Ponte Ferries, the new ‘low-cost’ catamaran service to Sicily that was scheduled to start operating three-hour daily connections to the Port of Augusta last August, has begun testing its operations – two months after its original launch date, The Shift can reveal.
However, no date has yet been set for the start of the passenger service proper, because the Italian port authorities have not yet given the company the green light.
Ponte Ferries’ passengers who’d booked tickets to travel on new service to Sicily last summer and been let down at the last minute when the company suddenly cancelled all its scheduled services, told The Shift that they’ve still not been given any information on when they’ll be able to use their ferry tickets they were given in compensation for the abrupt cancellations.
Ponte Ferries CEO Edward Zammit Tabona refused to reply to The Shift’s request for further details and failed to provide us with the date the company is planning to re-launching its service proper.
According to reports in the Sicilian media, Ponte Ferries last week started making port trials, using its 22-year-old catamaran HSM Artemis, in the Augusta port.
The Sicilian port authorities said Ponte was given permission for the testing in order for the catamaran to carry out sea trials and berth in Augusta to check whether all is in place for the eventual commencement of its service.
However, the port authorities – Autorita’ di Sistema Poirtuale del Mare di Sicilia Orientale – underlined that these were only exploratory trials and made it clear that so far Ponte Ferries has not been given the green light to start its commercial services.
According to the same authority, it is still evaluating two similar concession bids filed by Ponte Ferries and Virtu Ferries, which have both asked for permission to start a daily fast-ferry service between Malta and Augusta.
Virtu Ferries – which has been running its catamaran service between Malta and Sicily for the past 30 years – has also not yet been given clearance to start its services to Augusta and so far, has not announced the date it will start its daily crossings.
The company had said that while it intends to start operating, on a daily basis, to both the ports of Augusta and Catania, it would only start selling tickets once the port authorities give them the green light.
It is not yet clear why the Sicilian authorities are taking so long to clear both Ponte’s and Virtu’s applications, although this is normally an issue of bureaucracy.
So far, Virtu still offers the only fast ferry connection to Sicily through its daily crossings to Pozzallo.
False start by Ponte
Ponte Ferries, established last year through a joint venture between the Fortina’s Zammit Tabonas and Gozitan tomato producers Magro Brothers, announced the start of their daily service to Augusta in June, and started selling low-priced tickets for their planned voyages from August 6 onwards.

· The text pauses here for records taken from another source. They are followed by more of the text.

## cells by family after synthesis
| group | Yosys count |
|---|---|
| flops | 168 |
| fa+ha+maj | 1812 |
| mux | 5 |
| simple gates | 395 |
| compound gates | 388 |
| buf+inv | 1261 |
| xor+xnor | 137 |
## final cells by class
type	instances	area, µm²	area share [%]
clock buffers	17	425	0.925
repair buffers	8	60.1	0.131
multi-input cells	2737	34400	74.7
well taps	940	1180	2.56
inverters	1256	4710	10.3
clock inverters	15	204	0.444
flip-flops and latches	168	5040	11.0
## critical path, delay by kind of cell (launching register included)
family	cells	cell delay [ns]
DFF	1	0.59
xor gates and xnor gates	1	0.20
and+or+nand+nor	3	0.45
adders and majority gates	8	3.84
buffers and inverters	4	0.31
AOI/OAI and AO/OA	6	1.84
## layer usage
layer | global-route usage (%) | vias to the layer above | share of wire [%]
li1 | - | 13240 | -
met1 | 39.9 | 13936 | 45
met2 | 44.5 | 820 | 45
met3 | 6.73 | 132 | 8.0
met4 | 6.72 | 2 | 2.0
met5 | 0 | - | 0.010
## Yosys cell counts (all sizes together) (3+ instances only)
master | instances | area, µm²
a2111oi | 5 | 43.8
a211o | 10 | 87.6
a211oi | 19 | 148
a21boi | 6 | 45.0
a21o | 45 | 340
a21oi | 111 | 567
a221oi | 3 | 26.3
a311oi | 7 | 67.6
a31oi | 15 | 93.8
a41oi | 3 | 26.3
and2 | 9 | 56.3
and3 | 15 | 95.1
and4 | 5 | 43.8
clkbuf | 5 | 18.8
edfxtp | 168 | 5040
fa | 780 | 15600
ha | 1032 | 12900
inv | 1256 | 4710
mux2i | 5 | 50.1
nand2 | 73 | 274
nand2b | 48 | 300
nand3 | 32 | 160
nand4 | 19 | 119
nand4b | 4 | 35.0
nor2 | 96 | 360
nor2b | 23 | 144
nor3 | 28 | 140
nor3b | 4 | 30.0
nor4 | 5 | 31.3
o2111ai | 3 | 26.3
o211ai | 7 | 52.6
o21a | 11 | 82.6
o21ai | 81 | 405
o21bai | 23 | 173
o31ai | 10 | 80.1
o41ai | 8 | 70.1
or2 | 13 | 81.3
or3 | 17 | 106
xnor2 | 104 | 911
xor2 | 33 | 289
## src/sv/dss_pkg.sv

```systemverilog
// Shared constants and types for the drum step sequencer sampler.
`timescale 1ns / 1ps
package dss_pkg;

    localparam int MAX_VOICE_LEN_DEF = 16384;
    localparam int MAX_STEPS_DEF     = 16;
    localparam int SAMPLE_BITS_DEF   = 16;

    localparam int NUM_VOICES = 6;
    localparam int NUM_SLOTS  = 4;

    localparam logic [15:0] GAIN_KICK_SOFT  = 16'd19661;
    localparam logic [15:0] GAIN_SNARE_SOFT = 16'd10486;
    localparam logic [15:0] GAIN_HAT_SOFT   = 16'd18022;

    // Configuration register indexes
    localparam logic [2:0] REG_KICK      = 3'd0;
    localparam logic [2:0] REG_SNARE     = 3'd1;
    localparam logic [2:0] REG_HAT       = 3'd2;
    localparam logic [2:0] REG_MID_MASK  = 3'd3;
    localparam logic [2:0] REG_SPB       = 3'd4;
    localparam logic [2:0] REG_BEAT      = 3'd5;
    localparam logic [2:0] REG_VOLUME    = 3'd6;
    localparam logic [2:0] REG_MUTED     = 3'd7;

    // Click voice selects
    localparam logic [1:0] CLICK_PRIMARY   = 2'd0;
    localparam logic [1:0] CLICK_SECONDARY = 2'd1;
    localparam logic [1:0] CLICK_PLAIN     = 2'd2;

    // Requests to the divider
    typedef struct packed {
        logic        start;
        logic [24:0] dividend;
        logic [19:0] divisor;
    } div_req_t;

    typedef struct packed {
        logic        done;
        logic [24:0] quotient;
    } div_rsp_t;

endpackage

```

## src/sv/dss_divider.sv

```systemverilog
// Restoring divider, one quotient bit per cycle.
`timescale 1ns / 1ps
module dss_divider
(
    input  logic              clk,
    input  logic              rst_n,
    input  dss_pkg::div_req_t req,
    output dss_pkg::div_rsp_t rsp
);
    import dss_pkg::*;

    logic [24:0] quot_reg, quot_next;
    logic [20:0] rem_reg, rem_next;
    logic [19:0] dvs_reg, dvs_next;
    logic [4:0]  cnt_reg, cnt_next;
    logic        busy_reg, busy_next;
    logic        done_reg, done_next;
    logic [20:0] trial;

    // Load a new request, or shift one dividend bit into the remainder and try the subtract
    always_comb
    begin
        quot_next = quot_reg;
        rem_next  = rem_reg;
        dvs_next  = dvs_reg;
        cnt_next  = cnt_reg;
        busy_next = busy_reg;
        done_next = 1'b0;
        trial     = {rem_reg[19:0], quot_reg[24]};
        if (req.start)
        begin
            quot_next = req.dividend;
            rem_next  = '0;
            dvs_next  = req.divisor;
            cnt_next  = 5'd0;
            busy_next = 1'b1;
        end
        else if (busy_reg)
        begin
            if (trial >= {1'b0, dvs_reg})
            begin
                rem_next  = trial - {1'b0, dvs_reg};
                quot_next = {quot_reg[23:0], 1'b1};
            end
            else
            begin
                rem_next  = trial;
                quot_next = {quot_reg[23:0], 1'b0};
            end
            cnt_next = cnt_reg + 5'd1;
            if (cnt_reg == 5'd24)
            begin
                busy_next = 1'b0;
                done_next = 1'b1;
            end
        end
    end

    always_ff @(posedge clk or negedge rst_n)
    begin
        if (!rst_n)
        begin
            busy_reg <= 1'b0;
            done_reg <= 1'b0;
            cnt_reg  <= '0;
        end
        else
        begin
            busy_reg <= busy_next;
            done_reg <= done_next;
            cnt_reg  <= cnt_next;
        end
    end

    always_ff @(posedge clk)
    begin
        quot_reg <= quot_next;
        rem_reg  <= rem_next;
        dvs_reg  <= dvs_next;
    end

    assign rsp.done     = done_reg;
    assign rsp.quotient = quot_reg;

endmodule

```

## config.mk

```make
export PLATFORM = sky130hd
export DESIGN_NAME = dss_divider
export DESIGN_NICKNAME = d
export VERILOG_FILES = /design/src/sv/dss_pkg.sv /design/src/sv/dss_divider.sv
export SDC_FILE = /design/constraint.sdc
export NUM_CORES = 1
export LEC_CHECK = 0
export ABC_CLOCK_PERIOD_IN_PS = 3200
export BUFFER_PORTS_ARGS = -buffer_cell sky130_fd_sc_hd__buf_2
export CAP_MARGIN = 20
export CORE_ASPECT_RATIO = 1.4
export CORE_MARGIN = 5
export CORE_UTILIZATION = 39
export DETAILED_ROUTE_END_ITERATION = 10
export HOLD_SLACK_MARGIN = 0.05
export PLACE_DENSITY = 0.62
export SETUP_SLACK_MARGIN = 0.3
export SYNTH_ARGS = -nofsm -noshare
export SYNTH_HDL_FRONTEND = slang
export SYNTH_SLANG_ARGS = --single-unit
```

## constraint.sdc

```tcl
create_clock -name clk -period 3.2 [get_ports clk]
set_clock_uncertainty 0.2 [all_clocks]
set_input_delay 0.16 -clock clk [delete_from_list [all_inputs] [get_ports clk]]
set_output_delay 0.16 -clock clk [all_outputs]
set_load 0.05 [all_outputs]
```

==> results.toml <==
[cells_and_area]
antenna_cells = 0
finalCoreUtilization_pct = 51.87
drive_above_1_share_pct = 30.45
largest_reg_flops = 25
finalInstanceArea_mm2 = 0.005340
syn2layout_area_growth_pct = 30.88
layout.nets = 552

[setup_path]
r2r_slack_ns = 0.48
setup.worst_path.start_class = "flop"
reg2reg_to = "rem_reg[12]"
slowest_delay_ns = 0.41
cp-end-kind = "flop"
arrival_ns = 2.76
critPathSlowestCell = "edfxtp_1"
path_cells = "inv_1 -> ha_1 -> fa_1 -> nor2b_2 -> o31ai_2 -> a21oi_2 -> o21a_1 -> or4_1 -> a31o_1 -> a311oi_2"
crit_fanout = 3
crit_required_ns = 3.24
r2r-start = "quot_reg[24]"
crit_family = "compound AO/OA/AOI/OAI gates"
path_class = "reg -> reg"
crit_buf_inv = 1
reg2regPathDepth = 10

[min_path]
worstHoldStart = "rem_reg[7]"
worstHoldPathType = "reg -> reg"
hold_end = "rem_reg[7]"
hold_depth = 2

[floorplanning]
num_rows = 44
die_w_um = 96.45
fp.dieArea_mm2 = 0.01264
io_pins = 74
core_mm2 = 0.01029
start_util_pct = 39.63
die_h_um = 131.0

[sta]
fin_crit_ns = 2.720
fin_crit_sh_pct = 84.99
slew-limit-headroom_pct = 60.88
rsz0062_at_grt = "no"
fmax_mhz = 367.7
hold_ws_ns = 0.2950
setup_viol = 0
worst_slack_ns = 0.4804
finalHoldViolCount = 0
slew_viol_final = 0
tightest_slew_ns = 0.5869
tns_ns = 0

[synth]
syn-num-nets = 429
synth_flop_cell = "edfxtp_1"
ys_ff_latch = 72
ys_types = 58
synthArstFlopShare_pct = 9.722
synth_area_mm2 = 0.004080
yosysWarnings = 0
syn_inst = 358
ys_seq_area_share_pct = 47.22
synth_edf_count = 45
avgSynthCellArea_um2 = 11.40

[global_routing]
grt_first_pass_wirelength_um = 14660
grt_usage_pct = 15.07
grt-ovfl-total = 0
antenna_found_initial = 0
grt_max_degree = 48
grt_pass1_vias = 3203

[pwr]
p_seq_share_pct = 32.2
ir_drop_v = 0.0003488
switching_share_pct = 37.25
power_frac_clock_pct = 24.8
p_int_uw = 2518
cellPowerDensity_mw_per_mm2 = 751.3
p_leak_uw = 0.002235
power_frac_comb_pct = 43.0
p_sw_uw = 1494

[clock_tree]
worstSkewPairLatency_ns = 0.33
clock_sinks = 72
cts_max_level = 3
cts_root_buffer = "clkbuf_16"
clk_pin_slew_ns = 0.06
cts_tree = "done"
clock_path_buffers = 2
numCtsBuffers = 9

[routing]
final_antenna_net_count = 0
vias = 3123
avgRoutedWirePerCell_um = 14.56
drc = 0
vias_per_cell = 5.005
drt-initial-drc-count = 90
routed_wl_um = 9084
dr.pass1.iters = 4

[placement]
place_ws_ns = 0.3312
hpwl_um = 6360
port-buffer-count = 73
routabilityCongestion = 0.8347
place_area_mm2 = 0.004529

[flow_run]
cap_violations = 0

[run_status]
outcome = "complete, no violations"
[synthesized netlist by cell type, types with 7 or more instances]
master | instances | area share [%]
edfxtp_1 | 45 | 33
nor2_1 | 29 | 2.7
nand2_1 | 26 | 2.4
inv_1 | 25 | 2.3
mux2_2 | 25 | 6.9
ha_1 | 22 | 6.7
dfxtp_1 | 20 | 9.8
a21oi_1 | 15 | 1.8
nand2b_1 | 9 | 1.4
xnor2_1 | 9 | 1.9
a211oi_1 | 8 | 1.5
a311oi_2 | 8 | 2.9
o21ai_0 | 8 | 0.98
dfrtp_1 | 7 | 4.3
o21a_1 | 7 | 1.3
[worst register-to-register path: stages, from the launching register on]
cell	delay, ns
edfxtp_1	0.41
inv_1	0.08
ha_1	0.18
fa_1	0.24
nor2b_2	0.07
o31ai_2	0.24
a21oi_2	0.11
o21a_1	0.22
or4_1	0.40
a31o_1	0.23
a311oi_2	0.25
[per-stage QoR]
stage / power (µW) / cells
floorplan: 2591 / 358
detailed placement: 2914 / 559
global placement: 2883 / 559
finish: 4012 / 624
global route: 4267 / 624
CTS: 3981 / 623
[kinds of logic (layout without fill, tap and decap cells)]
family / count (synthesis) / in the layout / synth area share (%)
AND/OR/NAND/NOR: 95 / 95 / 11.65
AO/OA/AOI/OAI: 85 / 85 / 17.57
flip-flops: 72 / 72 / 47.22
buffers and inverters: 39 / 167 / 5.213
multiplexers: 29 / 29 / 7.881
adder cells (fa/ha/maj): 23 / 23 / 7.237
XOR/XNOR: 15 / 15 / 3.220
[worst max path at each step]
stage                 startpoint          end  slack, ns  cells after the start
floorplan           quot_reg[24]  rem_reg[14]       0.32                     10
global placement     dvs_reg[14]   rem_reg[5]       0.38                     10
detailed placement   dvs_reg[14]   rem_reg[9]       0.33                     10
CTS                  dvs_reg[14]  rem_reg[13]       0.37                      9
global route        quot_reg[24]  rem_reg[12]       0.31                     10
finish              quot_reg[24]  rem_reg[12]       0.48                     10
[repair_timing]
item,CTS,global route
endpoints found under the setup margin,1,13
buffers inserted,0,1
gates cloned,0,0
gates resized for setup,1,3
hold endpoints to repair,54,0
pin swaps,0,1
hold buffers,48,0
[power by group through the flow]
stage / combinational (µW) / sequential [µW] / clock (µW)
floorplan: 1160 / 1430 / 0
global placement: 1580 / 1300 / 0
detailed placement: 1610 / 1300 / 0
CTS: 1670 / 1290 / 1020
global route: 1880 / 1310 / 1070
finish: 1730 / 1290 / 995
[area by class of cell]
class                      instances  area (µm²)
multi-input combinational        247        1954
sequential                        72        1927
timing repair buffer             126       895.9
inverter                          25       93.84
fill                             913        4955
clock buffer                       9       225.2
tap                              138       172.7
clock inverter                     7       71.32
[layout by cell type, fill, tap and decap left out, types with 3 or more instances in the layout]
cell type	count
inv_1	25
mux2i_1	4
mux2_2	25
ha_1	22
a31o_1	3
o211ai_1	4
nand2b_1	9
a311oi_2	8
a21o_1	4
nor2_1	29
buf_2	73
nand4_1	5
xor2_1	6
xnor2_1	9
a21oi_1	14
edfxtp_1	45
nand3_1	4
a21o_2	3
nor3_1	4
a31oi_1	4
dfxtp_1	20
o21ai_0	8
dfrtp_1	7
a211oi_1	7
nand4b_1	3
nand2_1	25
buf_4	4
dlygate4sd3_1	48
clkbuf_16	9
o21a_1	7
[layer usage]
layer	GRT usage (%)	wire (µm)	vias up
li1	-	-	1572
met1	15.87	3641	1478
met2	27.76	4850	58
met3	4.238	383	15
met4	6.111	208	0
met5	0	0	-
Note: power is estimated with default switching activity, not from simulation.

However, as reported by The Shift weeks earlier, the nascent company had begun selling tickets without first having obtained the necessary permits.
This led to a huge backlash from the hundreds of customers who’d paid for their holidays in Sicily, as Ponte Ferries waited for the eleventh hour to tell its prospective customers that their trips had to be cancelled.
Ponte claimed that it had to cancel its plans due to “a last-minute legal challenge” by its rival Virtu Ferries. However, Virtu denied that it had filed any challenge to Ponte’s bid for the same concession.
With the two rival companies now vying to start competing on the Malta-Sicily fast ferry routes, the eventual permissions from the Sicilian authorities will increase the options for travellers from one daily crossing to Pozzallo, to four a day – one to Augusta by Ponte Ferries and another three to Pozzallo, Augusta and Catania by Virtu Ferries.